In managing any outbreak, including the coronavirus pandemic, it is crucial to determine the number of infected people and the number of those who exhibit various levels of severity of illness. The answers may be provided by both diagnostic tests and blood testing. A blood test will detect both active infections and past infections based on the presence of antibodies from past infections.
You may see a list of commercially available tests and tests in development here. Icahn School of Medicine virologist Florian Krammer provides an alternative antibody test to commercial ones. It has not been peer-reviewed and evaluated, however, so it cannot yet be used for guiding clinical practice. But a description and directions for its replication are given, with a simple procedure. Other laboratories can use this to screen thousands a day and speed up data collection on specificity and accuracy.
The test was initially administered to three confirmed patients using four blood samples and 59 samples of serum. Initial testing showed that the test works; control samples did not turn up positive; only COVID-19-infected blood did.

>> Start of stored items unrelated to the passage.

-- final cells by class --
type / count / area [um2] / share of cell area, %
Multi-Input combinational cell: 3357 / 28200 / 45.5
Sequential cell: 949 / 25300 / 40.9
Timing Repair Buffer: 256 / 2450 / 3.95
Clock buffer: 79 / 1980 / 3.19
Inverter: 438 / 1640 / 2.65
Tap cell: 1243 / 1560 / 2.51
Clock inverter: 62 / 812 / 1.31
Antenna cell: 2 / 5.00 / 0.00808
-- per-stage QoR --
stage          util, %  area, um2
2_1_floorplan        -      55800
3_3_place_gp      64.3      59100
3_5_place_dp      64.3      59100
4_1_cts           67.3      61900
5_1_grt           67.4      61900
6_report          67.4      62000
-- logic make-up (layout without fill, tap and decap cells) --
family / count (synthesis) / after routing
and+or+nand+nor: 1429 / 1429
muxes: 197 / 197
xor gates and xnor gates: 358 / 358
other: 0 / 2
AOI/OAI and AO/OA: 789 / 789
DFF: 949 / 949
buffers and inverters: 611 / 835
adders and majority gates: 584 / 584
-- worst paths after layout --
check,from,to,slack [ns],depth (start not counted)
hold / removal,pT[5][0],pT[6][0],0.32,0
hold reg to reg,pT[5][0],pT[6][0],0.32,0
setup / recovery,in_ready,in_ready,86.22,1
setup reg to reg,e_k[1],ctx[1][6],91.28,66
From an optimization exercise on the open Yosys and OpenROAD flow, aimed at small area, a short achievable clock period and few clock cycles; shortcuts taken in it are not production practice. Only simulation tests tie the RTL to the original design; equivalence was not proved.

Setup of exp/onyx:
==> flow/design.v (excerpt) <==
module mf_disc (
    input  wire        clk,
    input  wire        rst,
    input  wire        start_valid,
    output wire        start_ready,
    input  wire [12:0] cfg_len,       
    input  wire [12:0] cfg_nmin,      
    input  wire [15:0] cfg_thresh,    
    input  wire        cfg_early,     
    input  wire [4:0]  cfg_shift,     
    input  wire [15:0] cfg_a0i,
    input  wire [15:0] cfg_a0q,
    input  wire [15:0] cfg_a1i,
    input  wire [15:0] cfg_a1q,
    input  wire [15:0] cfg_a2i,
    input  wire [15:0] cfg_a2q,
    input  wire [31:0] cfg_b0,
    input  wire [31:0] cfg_b1,
    input  wire [31:0] cfg_b2,
    input  wire [15:0] cfg_beta0,
    input  wire [15:0] cfg_beta1,
    input  wire [15:0] cfg_beta2,
    input  wire        smp_valid,
    output wire        smp_ready,
    input  wire [23:0] smp_zi,
    input  wire [23:0] smp_zq,
    input  wire [23:0] smp_wi,
    input  wire [23:0] smp_wq,
    output reg         res_valid,
    output reg  [1:0]  res_state,     
    output reg         res_early,
    output reg  [11:0] res_nend,      
    output reg  [31:0] res_margin,
    output wire [31:0] res_si,
    output wire [31:0] res_sq
);
For scale: roughly 16000 cells after synthesis, about 500 I/O pins, ~150000 um2 of cells after synthesis.
Settings: LEC_CHECK=0, ABC_AREA=1, CAP_MARGIN=20, CORE_MARGIN=2, CORE_UTILIZATION=55, PLACE_DENSITY=0.65, SLEW_MARGIN=20, SYNTH_HIERARCHICAL=1, SYNTH_MINIMUM_KEEP_SIZE=0; clock period 65.0 ns.
run.sh (not shown) runs the stock make flow with config.mk's settings and CLKGATE_MAP_FILE= SYNTH_SCRIPT=/design/flow/synth_recipe.tcl, a recipe that flattens the netlist after the stock synthesis.
Testbench counts of exp/onyx, summed over its fixed seeds: cycles 61,232.
What exp/harbor does differently from exp/onyx at the input level:
- changing CORE_UTILIZATION from 55 to 45
- changing PLACE_DENSITY from 0.65 to 0.55
[summary]
Fill cell total of the finished layout delta for exp/harbor relative to exp/onyx: about 32% higher. exp/harbor ends up with lower final critical path time including I/O delays and setup than exp/onyx does.
The following lists how exp/cedar was set up differently from exp/harbor:
==> flow/flow/run.sh (new file) <==
#!/bin/bash
set -euo pipefail
bash standard.sh "BUFFER_PORTS_ARGS=-buffer_cell sky130_fd_sc_hd__buf_4" finish > flow_make.log 2>&1
==> flow/standard.sh (new file) <==
#!/bin/bash
# synth_recipe.tcl (not shown) runs the flow's synth.tcl, then flattens the netlist and writes it again
# the make line also repeats each setting of config.mk as NAME=value (left out here)
make -C /OpenROAD-flow-scripts/flow DESIGN_CONFIG=/design/flow/config.mk WORK_HOME=/design/flow/orfs CLKGATE_MAP_FILE= SYNTH_SCRIPT=/design/flow/synth_recipe.tcl "${@:-finish}"
removed: flow/run.sh
==> comparison <==
In terms of synthesized area, exp/cedar and exp/harbor differ only marginally. Endpoint required time on the critical path: exp/cedar vs exp/harbor, no meaningful difference. exp/cedar vs exp/harbor: post-route worst hold slack down in exp/cedar.
Here is what was changed in the inputs of exp/zinc compared with exp/cedar.
- CTS_CLUSTER_DIAMETER newly set to 60
- CTS_CLUSTER_SIZE newly set to 30
- PLACE_DENSITY changed from 0.55 to 0.65
- CORE_UTILIZATION changed from 45 to 55
--- outcome ---
exp/zinc completed; timing, DRC and antenna clean
Delta(placeable core region, exp/zinc - exp/cedar) < 0
In the reports for exp/cedar and exp/zinc, the smaller number of cells in the design after placement belongs to exp/zinc.
Against exp/cedar as the reference, exp/zinc delivers a lower total cell area at the placement stage.
Context: an optimization exercise on an open-source flow, tuned for small area, a short achievable clock period and few clock cycles per item. The choices shown serve that exercise and are no tape-out recipe. At most, simulation tests tie the RTL to the original design; equivalence was not proved.

Design comp_merge, start of the top module:
module comp_merge (
    input  wire         clk,
    input  wire         rst,            
    input  wire [23:0]  cfg_order,      
    input  wire [3:0]   cfg_spr_pos,    
    input  wire [63:0]  cfg_alpha,      
    input  wire [35:0]  cfg_bg,         
    input  wire         in_valid,
    output wire         in_ready,
    input  wire [8:0]   in_vis,         
    input  wire [17:0]  in_prio,        
    input  wire [71:0]  in_alpha,       
    input  wire [323:0] in_col,         
    output reg          out_valid,
    output wire [35:0]  out_col
);
For scale: ~5500 cells after synthesis, about 1100 flip-flops, roughly 61000 sq um of cells after synthesis.
==> module comp_merge, before the edit <==
module comp_merge (
    input  wire         clk,
    input  wire         rst,            
    input  wire [23:0]  cfg_order,      
    input  wire [3:0]   cfg_spr_pos,    
    input  wire [63:0]  cfg_alpha,      
    input  wire [35:0]  cfg_bg,         
    input  wire         in_valid,
    output wire         in_ready,
    input  wire [8:0]   in_vis,         
    input  wire [17:0]  in_prio,        
    input  wire [71:0]  in_alpha,       
    input  wire [323:0] in_col,         
    output reg          out_valid,
    output wire [35:0]  out_col
);
    integer i, j, k;
    integer m;
    reg [7:0] slot_oh [0:7];            
    reg [8:0] below_d [0:8];
    always @(*) begin
        for (i = 0; i < 8; i = i + 1)
            for (k = 0; k < 8; k = k + 1)
                slot_oh[i][k] = (cfg_order[3*k +: 3] == i[2:0]);
        for (i = 0; i < 9; i = i + 1)
            below_d[i] = 9'd0;
        for (i = 0; i < 8; i = i + 1) begin
            for (j = i + 1; j < 8; j = j + 1)
                for (k = 0; k < 8; k = k + 1)
                    for (m = k + 1; m < 8; m = m + 1)
                        below_d[i][j] = below_d[i][j] | (slot_oh[i][k] & slot_oh[j][m]);
            for (k = 0; k < 8; k = k + 1)
                below_d[i][8] = below_d[i][8] | (slot_oh[i][k] & (k < cfg_spr_pos));
        end
    end
    reg [8:0]  below [0:8];             
    reg [63:0] palpha_q;
    always @(posedge clk) begin
        for (i = 0; i < 9; i = i + 1)
            for (j = i + 1; j < 9; j = j + 1)
                below[i][j] <= below_d[i][j];
        palpha_q <= cfg_alpha;
    end
    reg         s_valid, s_first, k_valid;
    reg [8:0]   s_vis,   k_vis;
    reg [17:0]  s_prio,  k_prio;
    reg [71:0]  s_alpha, k_alpha;
    reg [323:0] s_col,   k_col;
    reg [8:0]   pend;
    assign in_ready = ~k_valid;
    wire acc = in_valid & ~k_valid;
    wire [7:0] pa [0:8];                
    genvar g;
    generate
        for (g = 0; g < 8; g = g + 1) begin : g_pa
            assign pa[g] = palpha_q[8*g +: 8];
        end
    endgenerate
    assign pa[8] = 8'd255;
    reg [8:0] lt [0:8];
    reg [8:0] opq, skip;
    reg       pi1, pi0, pj1, pj0;
    always @(*) begin
        for (i = 0; i < 9; i = i + 1) begin
            opq[i]  = s_vis[i] & (&s_alpha[8*i +: 8]) & (&pa[i]);
            skip[i] = ~(|s_alpha[8*i +: 8]) | ~(|pa[i]);
            lt[i][i] = 1'b0;
        end
        for (i = 0; i < 9; i = i + 1)
            for (j = i + 1; j < 9; j = j + 1) begin
                pi1 = s_prio[2*i+1];  pi0 = s_prio[2*i];
                pj1 = s_prio[2*j+1];  pj0 = s_prio[2*j];
                lt[i][j] = (~pi1 & pj1) | (~(pi1 ^ pj1) & ~pi0 & pj0) |
                           (~(pi1 ^ pj1) & ~(pi0 ^ pj0) & below[i][j]);
                lt[j][i] = ~lt[i][j];
            end
    end
    reg [8:0] top, active;
    reg       above;
    always @(*) begin
        for (i = 0; i < 9; i = i + 1) begin
            above = 1'b1;               
            for (j = 0; j < 9; j = j + 1)
                if (j != i && opq[j] && !lt[j][i]) above = 1'b0;
            top[i]    = opq[i] & above;
            active[i] = s_vis[i] & ~skip[i] & ~opq[i] & above;
        end
    end
    wire [8:0] pend_eff = s_first ? active : pend;
    reg  [8:0] sel;
    always @(*) begin
        for (i = 0; i < 9; i = i + 1) begin
            sel[i] = pend_eff[i];
            for (j = 0; j < 9; j = j + 1)
                if (j != i && pend_eff[j] && !lt[i][j]) sel[i] = 1'b0;
        end
    end
    wire last = ((pend_eff & (pend_eff - 9'd1)) == 9'd0);
    reg [35:0] d0_top, p_col;
    reg [7:0]  p_alpha, p_pa;
    always @(*) begin
        d0_top  = 36'd0;
        p_col   = 36'd0;
        p_alpha = 8'd0;
        p_pa    = 8'd0;
        for (i = 0; i < 9; i = i + 1) begin
            d0_top  = d0_top  | ({36{top[i]}} & s_col[36*i +: 36]);
            p_col   = p_col   | ({36{sel[i]}} & s_col[36*i +: 36]);
            p_alpha = p_alpha | ({8{sel[i]}}  & s_alpha[8*i +: 8]);
            p_pa    = p_pa    | ({8{sel[i]}}  & pa[i]);
        end
    end
    wire [35:0] d0 = (|top) ? d0_top : cfg_bg;
    wire [15:0] av  = p_alpha * p_pa + 16'd127;
    wire [16:0] aw  = av + {8'd0, av[15:8]} + 17'd1;
    wire [7:0]  a1  = aw[15:8];
    wire s_done = s_valid & last;
    wire s_free = ~s_valid | last;
    always @(posedge clk) begin
        if (rst) begin
            s_valid <= 1'b0;
            k_valid <= 1'b0;
        end else begin
            if (s_free) begin
                s_valid <= k_valid | acc;
                k_valid <= 1'b0;
            end else if (acc) begin
                k_valid <= 1'b1;
            end
        end
        if (s_free) begin
            s_first <= 1'b1;
            if (k_valid) begin
                s_vis <= k_vis;  s_prio <= k_prio;  s_alpha <= k_alpha;  s_col <= k_col;
            end else begin
                s_vis <= in_vis; s_prio <= in_prio; s_alpha <= in_alpha; s_col <= in_col;
            end
        end else begin
            s_first <= 1'b0;
            pend    <= pend_eff & ~sel;
        end
        if (!k_valid) begin
            k_vis <= in_vis; k_prio <= in_prio; k_alpha <= in_alpha; k_col <= in_col;
        end
    end
    reg        t_valid, t_start, t_last;
    reg [7:0]  t_a;
    reg [35:0] t_col, t_d0;
    always @(posedge clk) begin
        if (rst) t_valid <= 1'b0;
        else     t_valid <= s_valid;
        t_start <= s_first;
        t_last  <= last;
        t_a     <= a1;
        t_col   <= p_col;
        t_d0    <= d0;
    end
    reg  [35:0] dst;
    wire [35:0] d_in = t_start ? t_d0 : dst;
    wire [35:0] d_new;
    generate
        for (g = 0; g < 3; g = g + 1) begin : g_ch
            wire [11:0] c  = t_col[12*g +: 12];
            wire [11:0] d  = d_in[12*g +: 12];
            wire [12:0] e  = {1'b1, c} - {1'b0, d};           
            wire [20:0] u  = t_a * e - {1'b0, t_a, 12'd0} + 21'd1044607;
            wire [29:0] s  = {u, 8'd0} + u + u[20:8] + 30'd256 + {d, 16'd0};
            assign d_new[12*g +: 12] = s[27:16];
        end
    endgenerate
    always @(posedge clk) begin
        if (rst) out_valid <= 1'b0;
        else     out_valid <= t_valid & t_last;
        dst <= d_new;                   
    end
    assign out_col = dst;
endmodule
From an optimization exercise on the open Yosys and OpenROAD flow, aimed at small area, a short achievable clock period and few clock cycles; shortcuts taken in it are not production practice.
Only simulation tests tie the RTL to the original design; equivalence was not proved.
Power figures rest on the tool's default switching activity, not on a simulated workload.

$ cat run.sh
#!/bin/bash
# synth_recipe.tcl (not shown) runs the flow's synth.tcl, then flattens the netlist and writes it again
# the make line also repeats each setting of config.mk as NAME=value (left out here)
make -C /OpenROAD-flow-scripts/flow DESIGN_CONFIG=/design/flow/config.mk WORK_HOME=/design/flow/orfs CLKGATE_MAP_FILE= SYNTH_SCRIPT=/design/flow/synth_recipe.tcl finish
$ cat config.mk
export PLATFORM = sky130hd
export DESIGN_NAME = cvu_core
export DESIGN_NICKNAME = cvu_core
export VERILOG_FILES = /design/flow/design.v
export SDC_FILE = /design/flow/constraint.sdc
export NUM_CORES = 4
export LEC_CHECK = 0
export CAP_MARGIN = 20
export CORE_MARGIN = 2
export CORE_UTILIZATION = 35
export PLACE_DENSITY = 0.55
export SETUP_SLACK_MARGIN = 5
export SLEW_MARGIN = 20
$ cat constraint.sdc
create_clock -name core_clock -period 11.0 [get_ports {clk}]
set_input_delay 2.2000 -clock core_clock [delete_from_list [all_inputs] [get_ports {clk}]]
set_output_delay 2.2000 -clock core_clock [all_outputs]
set_load 0.01 [all_outputs]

The control samples were from people previously infected with other viruses, who ranged from 20 to 70 years of age. Such infections included the NL63 coronavirus that causes cold. Since it had a spike protein that uses the same human receptor cells as SARS-CoV-2, scientists were worried that NL63 antibodies may cause false-positive results. Krammer noted, however, that controls came up negative.
Krammer adds that it is a good thing NL63 antibodies do not react to the SARS-CoV-2 because some viral infections like dengue cause more serious disease if the patient has been exposed previously to a related viral strain and has immunity to that strain. The patient's existing antibodies can overreact dangerously to the new but related virus. This is ADE, or what is called antibody-dependent enhancement. This may explain why SARS-CoV-2 is deadlier in geriatric people compared to children because the former already had more past exposure to other strains of coronaviruses.
The blood test developed by Krammer and his team is using it in their hospital in New York to understand how fast COVID-19 patients develop antibodies against the infection. A future prospect includes identifying recovered individuals who can donate antibody-rich blood for those who are critically ill. The blood test can also identify immune people who can safely be close to patients and serve as frontliners.
Another use for the test involves data collection for modeling the pandemic's course. Currently, predictions vary widely, which cause scientists to doubt the necessity for social distancing and lockdowns. With data from widespread testing, scientists can extrapolate how the virus acts and spreads with time. This data is crucial in decisions on reopening businesses and schools and resuming the normal movement of people.
Blood tests will also determine the length of immunity in recovered or asymptomatic people, which is crucial for determining future vaccination schedules and intervals. Krammer notes that this is because immunity after being infected is strong in the beginning, after which it starts to fade. All of these data will need more testing, and Krammer and colleagues are anxious to test as many samples as they can.